Background: I am currently a patrol officer with 30 yrs experience. Cell phone use while driving is illegal and this includes texting/talking or holding any wireless communication device while driving. Driving is included to be stopped at a red light. In order to lawfully use your device, you must pull off to the side of the road, put your car in Park.

I feel that cell phone use while driving is an epidemic and clearly constitutes distracted driving.

Incident: I am driving a marked police cruiser and observe a driver stopped at a red light clearly talking on the cell phone. I pull the driver over and charge the driver with appropriate offence. The driver began to tell me that it wasn't fair because the driver's child had called for a ride home from school. We talked for a bit about blue tooth and hands free. But the point that struck me was that the driver felt that they were entitled to speak on the phone due to the nature of the call.
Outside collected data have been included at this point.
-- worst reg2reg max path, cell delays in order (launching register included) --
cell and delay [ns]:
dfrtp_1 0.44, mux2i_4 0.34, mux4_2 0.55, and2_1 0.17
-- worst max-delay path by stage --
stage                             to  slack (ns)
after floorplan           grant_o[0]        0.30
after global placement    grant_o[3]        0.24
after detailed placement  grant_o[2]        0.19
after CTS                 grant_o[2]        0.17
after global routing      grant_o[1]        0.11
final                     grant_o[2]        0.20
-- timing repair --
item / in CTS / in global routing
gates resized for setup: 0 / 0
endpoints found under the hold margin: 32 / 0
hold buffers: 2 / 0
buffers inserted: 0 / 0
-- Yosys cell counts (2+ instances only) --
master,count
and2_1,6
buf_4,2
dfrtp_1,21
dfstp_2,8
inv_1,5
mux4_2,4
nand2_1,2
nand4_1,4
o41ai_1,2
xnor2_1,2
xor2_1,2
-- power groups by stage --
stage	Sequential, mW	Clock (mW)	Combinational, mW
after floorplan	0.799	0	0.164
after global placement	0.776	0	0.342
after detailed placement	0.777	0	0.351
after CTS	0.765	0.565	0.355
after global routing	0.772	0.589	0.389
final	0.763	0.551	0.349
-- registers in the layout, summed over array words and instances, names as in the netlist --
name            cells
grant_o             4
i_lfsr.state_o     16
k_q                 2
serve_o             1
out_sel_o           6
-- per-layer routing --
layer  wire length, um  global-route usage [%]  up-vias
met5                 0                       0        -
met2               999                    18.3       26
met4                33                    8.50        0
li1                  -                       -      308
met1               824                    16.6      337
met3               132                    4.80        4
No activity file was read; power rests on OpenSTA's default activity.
I did not start this thread for Bitoger's to tell me I should have warned the driver. I would like to hear views from other drivers about why they text/talk while driving. Is the call or text that important?
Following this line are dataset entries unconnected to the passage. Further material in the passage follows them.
`config.mk`:
```
export PLATFORM = sky130hd
export DESIGN_NAME = alu_ripple_top
export DESIGN_NICKNAME = d
export VERILOG_FILES = /design/src/rtl/alu_rip_pkg.sv /design/src/rtl/alu_bit_slice.sv /design/src/rtl/alu_msb_slice.sv /design/src/rtl/alu_ripple_core.sv /design/src/rtl/alu_ripple_top.sv
export SDC_FILE = /design/constraint.sdc
export NUM_CORES = 1
export LEC_CHECK = 0
export BUFFER_PORTS_ARGS = -buffer_cell sky130_fd_sc_hd__buf_2
export CAP_MARGIN = 30
export CORE_MARGIN = 2
export CORE_UTILIZATION = 40
export CTS_CLUSTER_SIZE = 40
export DETAILED_ROUTE_END_ITERATION = 7
export GPL_TIMING_DRIVEN = 0
export SETUP_SLACK_MARGIN = 0.5
export SLEW_MARGIN = 40
export SYNTH_ARGS = -nofsm -noshare
export SYNTH_HDL_FRONTEND = slang
export SYNTH_SLANG_ARGS = --single-unit
```
`constraint.sdc`:
```
create_clock -name clk -period 22.1 [get_ports clk]
set_input_delay 3.315 -clock clk [delete_from_list [all_inputs] [get_ports clk]]
set_output_delay 3.315 -clock clk [all_outputs]
set_load 0.05 [all_outputs]
```
`src/rtl/alu_rip_pkg.sv`:
```
package alu_rip_pkg;
  localparam logic [2:0] OP_AND = 3'b000;
  localparam logic [2:0] OP_OR  = 3'b001;
  localparam logic [2:0] OP_ADD = 3'b010;
  localparam logic [2:0] OP_SUB = 3'b110;
  localparam logic [2:0] OP_SLT = 3'b111;

  localparam logic [1:0] SEL_AND  = 2'b00;
  localparam logic [1:0] SEL_OR   = 2'b01;
  localparam logic [1:0] SEL_SUM  = 2'b10;
  localparam logic [1:0] SEL_LESS = 2'b11;
endpackage

```
`src/rtl/alu_bit_slice.sv`:
```
module alu_bit_slice
  import alu_rip_pkg::*;
(
  input  logic       a,
  input  logic       b,
  input  logic       binv,
  input  logic       cin,
  input  logic       less,
  input  logic [1:0] sel,
  output logic       res,
  output logic       cout
);
  logic bx;
  logic sum;

  assign bx   = b ^ binv;
  assign sum  = a ^ bx ^ cin;
  assign cout = (bx & cin) | (a & cin) | (a & bx);

  always_comb begin
    unique case (sel)
      SEL_AND: res = a & bx;
      SEL_OR:  res = a | bx;
      SEL_SUM: res = sum;
      default: res = less;
    endcase
  end
endmodule

```
`src/rtl/alu_msb_slice.sv`:
```
module alu_msb_slice
  import alu_rip_pkg::*;
(
  input  logic       a,
  input  logic       b,
  input  logic       binv,
  input  logic       cin,
  input  logic       less,
  input  logic [1:0] sel,
  output logic       res,
  output logic       set,
  output logic       ovf
);
  logic bx;
  logic sum;
  logic cout;

  assign bx   = b ^ binv;
  assign sum  = a ^ bx ^ cin;
  assign cout = (bx & cin) | (a & cin) | (a & bx);
  assign set  = sum;
  assign ovf  = cin ^ cout;

  always_comb begin
    unique case (sel)
      SEL_AND: res = a & bx;
      SEL_OR:  res = a | bx;
      SEL_SUM: res = sum;
      default: res = less;
    endcase
  end
endmodule

```
`src/rtl/alu_ripple_core.sv`:
```
module alu_ripple_core #(
  parameter int W = 32
) (
  input  logic [W-1:0] a,
  input  logic [W-1:0] b,
  input  logic         binv,
  input  logic [1:0]   sel,
  output logic [W-1:0] res,
  output logic         ovf
);
  localparam int LAST = W - 1;

  logic [LAST:0] carry;
  logic          set_bit;

  assign carry[0] = binv;

  for (genvar i = 0; i < LAST; i++) begin : g_slice
    logic less_in;
    if (i == 0) begin : g_lsb
      assign less_in = set_bit;
    end else begin : g_mid
      assign less_in = 1'b0;
    end
    alu_bit_slice u_slice (
      .a    (a[i]),
      .b    (b[i]),
      .binv (binv),
      .cin  (carry[i]),
      .less (less_in),
      .sel  (sel),
      .res  (res[i]),
      .cout (carry[i+1])
    );
  end

  alu_msb_slice u_msb (
    .a    (a[LAST]),
    .b    (b[LAST]),
    .binv (binv),
    .cin  (carry[LAST]),
    .less (1'b0),
    .sel  (sel),
    .res  (res[LAST]),
    .set  (set_bit),
    .ovf  (ovf)
  );
endmodule

```
`src/rtl/alu_ripple_top.sv`:
```
module alu_ripple_top
  import alu_rip_pkg::*;
#(
  parameter int W = 32
) (
  input  logic         clk,
  input  logic         rst,
  input  logic [W-1:0] a_i,
  input  logic [W-1:0] b_i,
  input  logic [2:0]   op_i,
  output logic [W-1:0] result_o,
  output logic         zero_o,
  output logic         ovf_o
);
  logic [W-1:0] core_res;
  logic         core_ovf;
  logic         op_known;
  logic         op_arith;
  logic [W-1:0] res_d;
  logic [2:0]   op_q;

  alu_ripple_core #(.W(W)) u_core (
    .a    (a_i),
    .b    (b_i),
    .binv (op_i[2]),
    .sel  (op_i[1:0]),
    .res  (core_res),
    .ovf  (core_ovf)
  );

  assign op_arith = (op_i == OP_ADD) || (op_i == OP_SUB);
  assign op_known = op_arith || (op_i == OP_AND) || (op_i == OP_OR) || (op_i == OP_SLT);
  assign res_d    = op_known ? core_res : '0;

  always_ff @(posedge clk) begin
    if (rst) begin
      result_o <= '0;
      zero_o   <= 1'b1;
      ovf_o    <= 1'b0;
      op_q     <= OP_AND;
    end else begin
      result_o <= res_d;
      zero_o   <= ~(|res_d);
      ovf_o    <= op_arith & core_ovf;
      op_q     <= op_i;
    end
  end

  assert_add_R3: assert property (@(posedge clk) disable iff (rst)
    (op_i == OP_ADD) |=> (result_o == $past(a_i + b_i)));

  assert_sub_R4: assert property (@(posedge clk) disable iff (rst)
    (op_i == OP_SUB) |=> (result_o == $past(a_i - b_i)));

  assert_slt_high_zero_R5: assert property (@(posedge clk) disable iff (rst)
    (op_q == OP_SLT) |-> (result_o[W-1:1] == '0));

  assert_zero_flag_R6: assert property (@(posedge clk) disable iff (rst)
    (|result_o) |-> !zero_o);

  assert_no_overflow_R7: assert property (@(posedge clk) disable iff (rst)
    !((op_q == OP_ADD) || (op_q == OP_SUB)) |-> !ovf_o);

  assert_unused_clear_R8: assert property (@(posedge clk) disable iff (rst)
    ((op_i == 3'b011) || (op_i == 3'b100) || (op_i == 3'b101)) |=> (result_o == '0 && zero_o));

  assert_reset_state_R9: assert property (@(posedge clk)
    $past(rst) |-> (result_o == '0 && zero_o && !ovf_o));
endmodule

```
==> insert_results.sql, run 1 <==
INSERT INTO impl_metrics (metric_group, metric, value, unit) VALUES
('routing', 'drt_iter0_drc', '174', ''),
('global_route', 'first_global_vias', '3166', ''),
('die', 'dieArea', '10600', 'um2'),
('logic_synthesis', 'yosys_warnings', '0', ''),
('sta', 'number_of_max_slew_violations_in_the_final_report', '0', ''),
('clock_tree', 'cts_inserted_buffers', '5', ''),
('logic_synthesis', 'synth.yosys.seq_area_share', '17.3', '%'),
('pwr', 'p_leak', '2.39', 'nW'),
('worst_setup_path', 'critical-path-top-delay-family', 'adder cells', ''),
('logic_synthesis', 'ys.flop_type', 'dfxtp_1', ''),
('logic_synthesis', 'synth-compound-area-share', '8.75', '%'),
('clock_tree', 'cts.sinks', '34', ''),
('logic_synthesis', 'synthXorXnorAreaFrac', '7.79', '%'),
('logic_synthesis', 'yosys.area_share.simple', '19.8', '%'),
('clock_tree', 'tritoncts', 'done', ''),
('logic_synthesis', 'mappedNetlistArea', '3930', 'um2'),
('logic_synthesis', 'syn_inst', '412', ''),
('logic_synthesis', 'yosys.cell_types.count', '47', ''),
('run', 'cap_violations', '0', ''),
('logic_synthesis', 'synth_area_per_cell', '9.55', 'um2'),
('sta', 'fin_setup_tns', '0', 'ns'),
('worst_setup_path', 'slowest_delay', '0.49', 'ns'),
('routing', 'wl_met2', '5240', 'um'),
('global_route', 'antenna_violations_before_repair', '0', ''),
('hold_path', 'timing.hold.worst.start', 'rst', ''),
('pwr', 'power-per-cell-area', '47.2', 'nW/um2'),
('placed_design', 'gp_congestion', '0.832', ''),
('layout', 'layout_commonest_cell', 'buf_2', ''),
('status', 'outcome', 'finished, final reports clean', ''),
('routing', 'detailroute.via_count', '3208', ''),
('pwr', 'total_power_consumption', '221', 'uW'),
('sta', 'worst_slew_pin_slew', '0.525', 'ns'),
('global_route', 'grt_pass1_wl', '16100', 'um'),
('clock_tree', 'post_cts_resized', '0', ''),
('routing', 'vias_per_cell', '4.91', ''),
('clock_tree', 'clkSlewWorstSetupHoldPaths', '0.08', 'ns'),
('logic_synthesis', 'synth-edff-count', '0', ''),
('sta', 'min_period_over_period', '79.9', '%'),
('worst_setup_path', 'combined_buffer_and_inverter_count_along_the_critical_path', '6', ''),
('worst_setup_path', 'worst_ep_required_time', '22.26', 'ns'),
('sta', 'report.final.setup_viol', '0', ''),
('layout', 'antennaDiodeCount', '0', ''),
('hold_path', 'hold_end', 'result_o[18]', ''),
('logic_synthesis', 'synth.ff_latch_count', '34', ''),
('die', 'die_y', '103', 'um'),
('global_route', 'grt_util_all_layers', '20.1', '%'),
('sta', 'finalHoldViolCount', '0', ''),
('sta', 'fin_hold_ws', '3.40', 'ns'),
('logic_synthesis', 'postSynthNetCount', '574', ''),
('logic_synthesis', 'yosys.area_share.adder', '35.3', '%'),
('worst_setup_path', 'critPathArrivalTime', '17.82', 'ns'),
('worst_setup_path', 'worst_path_most_repeated_cell', 'fa_1', ''),
('routing', 'wirelength', '10400', 'um'),
('pwr', 'power.ir.vdd_worst', '0.0000253', 'V'),
('logic_synthesis', 'largest_family_of_logic_cells_by_synthesized_area', 'adder cells', ''),
('routing', 'antenna_violating_nets_post_route', '0', ''),
('sta', 'clock.fmax', '56.6', 'MHz'),
('worst_setup_path', 'critPathLaunchType', 'input pin', ''),
('routing', 'drc_errors', '0', ''),
('routing', 'highest-signal-layer', 'met4', ''),
('routing', 'wl_per_cell', '15.8', 'um'),
('worst_setup_path', 'timing.setup.critical_path_class', 'input pin to register', ''),
('routing', 'wl_met3', '629', 'um'),
('sta', 'slew_headroom', '64.1', '%'),
('routing', 'first_pass_detailed_route_iteration_total', '4', ''),
('layout', 'final_net_count', '682', ''),
('worst_setup_path', 'worst_setup_path_end_kind', 'register', ''),
('die', 'floorplan.initialDensity', '40.8', '%'),
('sta', 'clock_period_minus_worst_slack', '17.67', 'ns'),
('global_route', 'maximum_number_of_pins_on_one_net_before_global_route_repair', '13', ''),
('die', 'pin_count', '103', '');
==> flip-flops by register name, indices dropped and copies added, names as in the netlist <==
register	count
ovf_o	1
result_o	32
zero_o	1
==> power by group <==
part           total [mW]  internal [mW]  switching, mW
clock network      0.0471         0.0221         0.0249
logic               0.107         0.0397         0.0674
registers          0.0673         0.0662        0.00101
==> layer usage <==
layer | up-vias | GRT usage, %
met5 | - | 0
met1 | 1553 | 26.4
met4 | 0 | 4.25
li1 | 1560 | -
met2 | 88 | 35.7
met3 | 7 | 2.49
==> synthesized netlist by cell type, types with 2 or more instances <==
cell type	instances	share of area, %
nand4_1	3	0.48
nand3b_1	21	4.0
buf_2	6	0.76
or3b_2	2	0.45
o21ai_0	2	0.25
buf_4	4	0.76
clkbuf_2	2	0.25
a211oi_1	3	0.57
ha_1	63	20
fa_1	30	15
nor3b_1	2	0.38
nand2_1	3	0.29
xnor2_1	2	0.45
or4b_1	4	1.0
clkbuf_1	5	0.48
buf_6	6	1.7
o211ai_1	20	3.8
xor2_1	33	7.3
and2_1	23	3.7
a22oi_1	2	0.38
dfxtp_1	34	17
nor2_1	21	2.0
inv_1	65	6.2
or4b_2	17	4.3
a21oi_1	7	0.89
nand2b_1	2	0.32
a22o_1	2	0.45
or3b_1	3	0.67
o22a_1	2	0.45
nor4_1	6	0.95
==> how the worst max path moves through the flow <==
stage                     slack (ns)  cells after the start      to     from
final                           4.43                     43  zero_o  op_i[2]
after global routing            4.00                     43  zero_o  op_i[2]
after CTS                       4.43                     43  zero_o  op_i[2]
after detailed placement        4.15                     43  zero_o  op_i[2]
after global placement          4.25                     43  zero_o  op_i[2]
after floorplan                 5.48                     42  zero_o  op_i[2]
==> kinds of logic (layout without fill, tap and decap cells) <==
family / count (synthesis) / in the layout
buffers and inverters: 91 / 200
AO/OA/AOI/OAI: 45 / 45
AND/OR/NAND/NOR: 113 / 113
adder cells (fa/ha/maj): 93 / 93
XOR/XNOR: 35 / 35
flip-flops: 34 / 34
multiplexers: 1 / 1
==> metrics by stage <==
step	std cells	instance area, um2	utilization (%)	worst slack [ns]
floorplan	412	3930	-	5.48
global placement	646	4610	47.8	4.25
detailed placement	646	4610	47.8	4.15
CTS	654	4700	48.7	4.43
global route	654	4700	48.7	4.00
finish	654	4700	48.7	4.43
==> layout make-up <==
type	instances	area (um2)
buffer	25	175
clock inverter	3	21.3
multi-input combinational	287	2830
fill	964	4940
sequential	34	681
timing repair buffer	101	505
clock buffer	5	68.8
tap	133	166
inverter	66	248
Power figures use the tool's default switching activity.
==> run 2, diff against run 1 <==
PLACE_DENSITY = 0.66   (was default)
clock period = 15.2 ns   (was 22.1 ns; I/O delays follow)
==> run 2 against run 1 <==
Sequential share of layout area fell by 0.65 points. Highest routed layer unchanged. Via count is 1.1% higher. Wire length is 4.0% higher. Critical path type unchanged. Setup slack got worse by 3.9 ns.
==> insert_results.sql, run 2 (synthesized netlist as in run 1, its figures left out) <==
INSERT INTO impl_metrics (metric_group, metric, value, unit) VALUES
('status', 'outcome', 'finished, final reports clean', ''),
('die', 'die_y', '103', 'um'),
('global_route', 'first_global_vias', '3239', ''),
('sta', 'fin_setup_tns', '0', 'ns'),
('routing', 'wirelength', '10800', 'um'),
('routing', 'detailroute.via_count', '3244', ''),
('layout', 'drive_above_1_share', '37.3', '%'),
('run', 'cap_violations', '0', ''),
('die', 'pin_count', '103', ''),
('sta', 'finalHoldViolCount', '0', ''),
('routing', 'antenna_violating_nets_post_route', '0', ''),
('placed_design', 'placedCellCount', '646', ''),
('placed_design', 'preCtsSetupSlack', '-0.570', 'ns'),
('routing', 'drc_errors', '0', ''),
('clock_tree', 'clock_path_buffers', '2', ''),
('pwr', 'power.switching', '141', 'uW'),
('global_route', 'maximum_number_of_pins_on_one_net_before_global_route_repair', '13', ''),
('sta', 'slew_headroom', '58.7', '%'),
('pwr', 'comb_power_share', '47.9', '%'),
('worst_setup_path', 'path_max_fanout', '2', ''),
('layout', 'biggestRegsByFlops', 'result_o: 32 flops, ovf_o: 1 flops, zero_o: 1 flops', ''),
('layout', 'mostFrequentLayoutCells', 'buf_2, inv_1, ha_1', ''),
('worst_setup_path', 'critPathArrivalTime', '14.81', 'ns'),
('routing', 'drt_iter0_drc', '155', ''),
('clock_tree', 'tritoncts', 'done', ''),
('layout', 'antennaDiodeCount', '0', ''),
('pwr', 'power_frac_seq', '27.8', '%'),
('layout', 'area_delta_synth_final', '25.0', '%'),
('worst_setup_path', 'worst_ep_required_time', '15.38', 'ns'),
('clock_tree', 'htree_num_levels', '2', ''),
('global_route', 'grt_util_all_layers', '20.3', '%'),
('worst_setup_path', 'worst_path_most_repeated_cell', 'fa_2', ''),
('worst_setup_path', 'timing.setup.critical_path_class', 'input pin to register', ''),
('layout', 'final_net_count', '689', ''),
('clock_tree', 'clock_tree.root_cell', 'clkbuf_8', ''),
('pwr', 'power-per-cell-area', '71.6', 'nW/um2'),
('routing', 'wl_per_cell', '16.3', 'um'),
('sta', 'clock_period_minus_worst_slack', '14.64', 'ns'),
('layout', 'layoutNonFillerInstCount', '661', ''),
('sta', 'grt_setup_unrepaired', 'true', ''),
('clock_tree', 'cts.sinks', '34', ''),
('routing', 'vias_per_cell', '4.91', ''),
('clock_tree', 'cts-hold-fix-buffers', '0', ''),
('die', 'floorplan.initialDensity', '40.8', '%'),
('clock_tree', 'cts_inserted_buffers', '5', ''),
('layout', 'registers.top_by_ff_count', 'result_o', ''),
('placed_design', 'place_hpwl', '8530', 'um'),
('sta', 'final.setup.worst_slack', '0.564', 'ns'),
('pwr', 'p_leak', '2.43', 'nW'),
('layout', 'number_of_flip_flops_under_the_largest_register_name', '32', ''),
('hold_path', 'worst_hold_path_type', 'input pin to register', ''),
('placed_design', 'dpl_cell_area', '4670', 'um2'),
('placed_design', 'gp_congestion', '0.871', ''),
('layout', 'final_area', '4920', 'um2'),
('worst_setup_path', 'cpMaxStageDelayCell', 'fa_2', ''),
('sta', 'min_period_over_period', '96.3', '%'),
('sta', 'clock.fmax', '68.3', 'MHz'),
('die', 'die_w', '103', 'um'),
('sta', 'report.final.setup_viol', '0', ''),
('sta', 'worst_slew_pin_slew', '0.619', 'ns'),
('pwr', 'internal_power', '211', 'uW'),
('pwr', 'sw_frac_of_total', '40.1', '%'),
('pwr', 'power.ir.vdd_worst', '0.0000362', 'V'),
('pwr', 'power.clock.fraction', '24.3', '%'),
('global_route', 'grt_pass1_wl', '16400', 'um'),
('die', 'row_count', '36', ''),
('layout', 'layout_commonest_cell', 'buf_2', ''),
('clock_tree', 'clkSlewWorstSetupHoldPaths', '0.07', 'ns'),
('placed_design', 'numPortBuffers', '101', ''),
('die', 'core_region_area', '9640', 'um2'),
('global_route', 'overflow', '0', ''),
('worst_setup_path', 'worst_setup_path_end_kind', 'register', ''),
('global_route', 'antenna_violations_before_repair', '0', ''),
('sta', 'number_of_max_slew_violations_in_the_final_report', '0', ''),
('worst_setup_path', 'critPathLaunchType', 'input pin', ''),
('worst_setup_path', 'slowest_delay', '0.40', 'ns'),
('die', 'dieArea', '10600', 'um2'),
('routing', 'first_pass_detailed_route_iteration_total', '4', '');
[run 2: cell types whose count changed in the layout (fill, tap and decap cells not counted), sizes merged]
| cell | before | now |
|---|---|---|
| buf | 119 | 126 |
| bufinv | 0 | 1 |
| clkinv | 2 | 0 |
| clkinvlp | 1 | 2 |
[run 2: power groups by stage]
stage	clock (mW)	combinational, mW	sequential [mW]
2_1_floorplan	0	0.0853	0.126
3_3_place_gp	0	0.156	0.0999
3_5_place_dp	0	0.162	0.100
4_1_cts	0.0872	0.168	0.0980
5_1_grt	0.0906	0.187	0.0986
6_report	0.0856	0.169	0.0980
[run 2: critical path, delay by kind of cell]
family	cells	cell delay, ns
and+or+nand+nor	4	0.79
xor gates and xnor gates	1	0.15
buffers and inverters	6	0.61
AOI/OAI and AO/OA	2	0.31
adders and majority gates	31	10.62
[run 2: final cells by class]
cell class,count,area (um2)
Fill cell,941,4720
Clock inverter,3,45.0
Inverter,66,248
Sequential cell,34,681
Clock buffer,5,68.8
Multi-Input combinational cell,287,2950
Tap cell,133,166
Timing Repair Buffer,108,564
Buffer,25,198
[run 2: path summary, 6_finish.rpt]
path	cells past startpoint	start	end	slack, ns
setup / recovery	44	op_i[2]	zero_o	0.56
hold / removal	2	rst	result_o[0]	2.36
[run 2: repair_timing]
action	CTS	global route
pin swaps	11	7
endpoints found under the setup margin	5	3
gates resized for setup	20	2
setup buffers	6	1
gates cloned	0	0
[run 2: per-stage QoR]
step,hold slack [ns],power (mW),util [%]
CTS,2.37,0.353,50.8
global route,2.37,0.376,51.0
global placement,2.66,0.256,48.4
floorplan,2.59,0.212,-
detailed placement,2.66,0.262,48.4
finish,2.36,0.352,51.0
[run 2: per-layer routing]
metal  share of wire (%)  wire [um]  global-route usage [%]  vias to the layer above
li1                    -          -                       -                     1574
met1                  42       4530                    26.1                     1539
met2                  50       5430                    35.8                      117
met3                 6.4        688                    2.89                       14
met4                 1.1        120                    5.36                        0
met5                   0          0                       0                        -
Thanks for taking the time to read this thread and I look forward to your responses.


I am so glad you brought this up. There is so much baloney going around about cell phones, distracted driving, blah, blah, blah. What a bunch of hooey.

Now, as a patrol officer, it's your job to enforce the law, so this is not a direct criticism of you. Someone breaks the law, you are supposed to intervene. Fine.

However, it's not possible to legislate or regulate all danger out of existence. There are poor drivers who can be distracted by almost anything, or who drive poorly whether distracted or not. As long as they are given licenses, they will cause accidents. Sure, I've missed an exit because I was talking on the phone. I've also missed exits because I was listening to something on the radio, or simply deep in thought. Am I a distracted driver? Sometimes, so's everybody.

If you want to get rid of distracted driving, sure, ban phones, ban radios, ban kids in the car (talk about a distraction!), ban coffee, sodas, food, cigarettes, any sort of cargo (groceries) that can shift, ban discussion with others in the car (I've heard this one proposed), and so on. I bet if you did all of those things, the accident rate wouldn't dip very much.

Distracted driving is already illegal, regardless of the cause. If you're swerving around the freeway, or otherwise driving erratically, you should expect to attract the attention of the local gendarmes. Somewhere, there should be a line between force and personal responsibility.

Having said all that, one doesn't get to choose which laws one obeys. That's why I already have a couple of bluetooth devices, and I'm still looking for one that really works in the environments where I need one.

And yes, I see cops all the time talking on cell phones while driving patrol cars.